__WORK REQUIRED__. Find the number of lines below in which the word "config" occurs. Write only that number.

Records from a collection
════
==> ./design.v <==
module AHB_slave( Hclk, Hresetn, Hwrite, Hreadyin, Htrans,Haddr,Hwdata,Hresp,Hrdata, valid, Hwritereg,Haddr1,Haddr2,Hwdata1,Hwdata2, tempselx);
 input Hclk, Hresetn, Hwrite, Hreadyin;
 input [1:0]Htrans;
 input [31:0]Haddr;
 input  [31:0]Hwdata;
 output [1:0]Hresp;
 output [31:0]Hrdata;
 output reg valid;
 output reg Hwritereg;
 output reg [31:0]Haddr1;
 output reg [31:0]Haddr2;
 output reg[31:0]Hwdata1;
 output reg [31:0]Hwdata2;
 output reg [2:0] tempselx;
reg temp;  
always @(*)
begin
 valid =1'b0;  
 if (Hreadyin==1 && (Htrans[1:0]==2'b10|Htrans[1:0]==2'b11) && (Haddr[31:0]>=32'h80000000 && Haddr[31:0]<32'h8C000000) )
 valid=1'b1;
 else
 valid=1'b0;
end
always @(Haddr)
begin
     if(Haddr>=32'h80000000 && Haddr<32'h84000000)
       tempselx=3'b001;
     else if (Haddr>=32'h84000000 && Haddr<32'h88000000)
       tempselx=3'b010;
     else if (Haddr>=32'h88000000 && Haddr<32'h8C000000)
       tempselx=3'b100;
     else
       tempselx=3'b000;
end
always @(posedge Hclk or negedge Hresetn)
begin
 if(!Hresetn)
   begin
   Haddr1<=32'b0;
   Haddr2<=32'b0;
   Hwdata1<=32'b0;
   Hwdata2<=32'b0;
   Hwritereg<=0;
   end
 else
   begin
   Haddr1<=Haddr;
   Haddr2<=Haddr1;
   Hwdata1<=Hwdata;
   Hwdata2<=Hwdata1;
   temp<=Hwrite;
   Hwritereg<=temp;
   end
end
assign Hresp = 2'b00;
endmodule
===== design/flow/config.mk =====
export PLATFORM = sky130hd
export DESIGN_NAME = ImmediateGenerator
export DESIGN_NICKNAME = ImmediateGenerator
export VERILOG_FILES = /design/flow/design.v
export SDC_FILE = /design/flow/constraint.sdc
export NUM_CORES = 4
export LEC_CHECK = 1
export CORE_AREA = 10 10 70 70
export DIE_AREA = 0 0 80 80

===== design/flow/constraint.sdc =====
current_design ImmediateGenerator

set clk_period 3.3
set clk_io_pct 0.2

create_clock -name clk0 -period $clk_period

set non_clock_inputs [all_inputs -no_clocks]
set_input_delay [expr $clk_period * $clk_io_pct] -clock clk0 $non_clock_inputs
set_output_delay [expr $clk_period * $clk_io_pct] -clock clk0 [all_outputs]

===== design/flow/design.v =====
module ImmediateGenerator(input [31:0] inst, output reg [31:0] imm_gen_out);
  reg [6:0] opcode;
  reg [2:0] funct3;
  always @(*) begin
    opcode = inst[6:0];
    funct3 = inst[14:12];
    if (opcode == 7'b0010011) begin
      if (funct3 == 3'b001 || funct3 == 3'b101) begin
        imm_gen_out = {{27'b0}, inst[24:20]};
      end else begin
        imm_gen_out = {{21{inst[31]}}, inst[30:20]};
      end
    end else if (opcode == 7'b0000011 || opcode == 7'b1100111) begin
      imm_gen_out = {{21{inst[31]}}, inst[30:20]};
    end else if (opcode == 7'b0100011) begin
      imm_gen_out = {{21{inst[31]}}, inst[30:25], inst[11:7]};
    end else if (opcode == 7'b1100011) begin
      imm_gen_out = {{20{inst[31]}}, inst[7], inst[30:25], inst[11:8], 1'b0};
    end else if (opcode == 7'b1101111) begin
      imm_gen_out = {{12{inst[31]}}, inst[19:12], inst[20], inst[30:21], 1'b0};
    end else begin
      imm_gen_out = 32'b0;
    end
  end
endmodule

===== design/flow/run.sh =====
#!/bin/bash
# OpenROAD 26Q1-2900-gdf79404cd8, Yosys 0.63+post, stock flow scripts
make -C /OpenROAD-flow-scripts/flow DESIGN_CONFIG=/design/flow/config.mk WORK_HOME=/design/flow/orfs finish

==> impl_metrics.toml <==
# generated from flow reports
[global_route]
grt_max_degree = 13
track_usage_pct = 6.627
antenna_found_initial = 0
grt_pass1_vias = 670
grt_overflow = 0
grt_pass1_wl_um = 3498

[logic_synthesis]
syn_inst = 70
synth_seq_share_pct = 0
top_cell_area_share_pct = 16.22
ys_area_um2 = 509.2
yosys.area.top_type = "buf_4"
avgSynthCellArea_um2 = 7.275
ys_cells = 70
yosysWarningCount = 1
synth.distinct_cells = 24
synth_area_um2 = 509.2
topCellsByArea = "buf_4 16%, nor3b_1 12%, o22ai_1 11%"

[setup_path]
worstPathArrival_ps = 2500
cp_max_fo = 9
crit_buf_inv = 4
slowest_stage = "clkdlybuf4s50_1"
path_cells = "clkdlybuf4s50_1 > buf_4 > and4b_1 > a21oi_1 > buf_4 > nor3b_1 > clkdlybuf4s50_1"
crit_family = "buffers and inverters"
cp.depth = 7
crit_type = "in2out"
cp-startpoint = "inst[2]"
startpoint_type = "input pin"
end_kind = "output pin"
cp.required_ps = 2640
slowest_delay_ps = 500

[floorplan]
rows = 21
fp.dieH_um = 80
fp_util_pct = 14.91
die_w_um = 80
chip_area_mm2 = 0.006400
ios = 64
coreArea_mm2 = 0.003416

[timing]
setup_violations = 0
tightest_slew_ps = 394.0
timing.final.ws_setup_ps = 139.2
clock.fmax_ghz = 0.3164
slew_violations = 0
fin_crit_sh_pct = 95.78
period_needed_ps = 3161
hold_violations = 0
relSlewSlack_pct = 73.73
finalSetupTns_ps = 0
rsz0062_at_grt = "no"
hold_slack_ps = 2228

[routing]
dr.first_iter.drc_count = 10
drc = 0
vias_per_cell = 4.138
drt.antenna.violating_nets = 0
drt-total-wl_um = 2448
num_antenna_cells = 0
vias = 720
first_pass_iters = 5
wl_per_cell_um = 14.07

[finish]
fin_util_pct = 34.73
syn_to_final_growth_pct = 132.9
drive_above_1_share_pct = 11.72
final_cell_area_mm2 = 0.001186
nClkBuffers = 0
final_cells = 174
seq_area_um2 = 0
seq_cells = 0

[clocking]
postCtsHoldBufs = 0

[place]
numPortBuffers = 64
gp_congestion = 0.8307
post_dp_cell_area_mm2 = 0.001164
dpl.hpwl_um = 2132
dp.cells = 174
pre_cts_slack_ps = 15.96

[min_path]
min_path_type = "in2out"
worstHoldStart = "inst[14]"
holdPathStages = 4

[power]
peakVddDrop_mv = 0.03549
switchingPower_mw = 0.03193
p_seq_share_pct = 0
swShare_pct = 34.68
leakage_nw = 0.4436
powerDensity_mw_per_mm2 = 77.61
finalPower_mw = 0.09206
pwr-share-clk_pct = 0
p_int_mw = 0.06013
combPwrFrac_pct = 100.0

[flow_run]
cap_violations = 0
warnings = 32

[outcome]
outcome = "completed"
## synthesized netlist by cell type
master     number
o22ai_1         9
and4b_1         3
o41ai_2         1
buf_4          11
o31ai_1         1
a21oi_1         3
inv_1           9
o31ai_2         1
mux2i_1         1
buf_6           1
o21ai_1         1
nand4b_1        1
nor3b_1         8
buf_2           2
nor2_1          2
a21oi_4         1
nand4_1         1
a22o_1          4
and2_1          3
or4_4           1
nand2_1         3
and3_1          1
nand4bb_4       1
a32o_1          1
## cells by family after synthesis
kind of cell    count (synthesis)  share of synthesized area (%)
simple gates                   24                          36.86
buf+inv                        23                          27.03
compound gates                 22                          34.15
mux                             1                          1.966
## worst min-delay path, cell delays in order
cell and delay [ps]:
clkdlybuf4s50_1 400, inv_1 50, o22ai_1 50, clkdlybuf4s50_1 410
════
__SOLUTION__. 2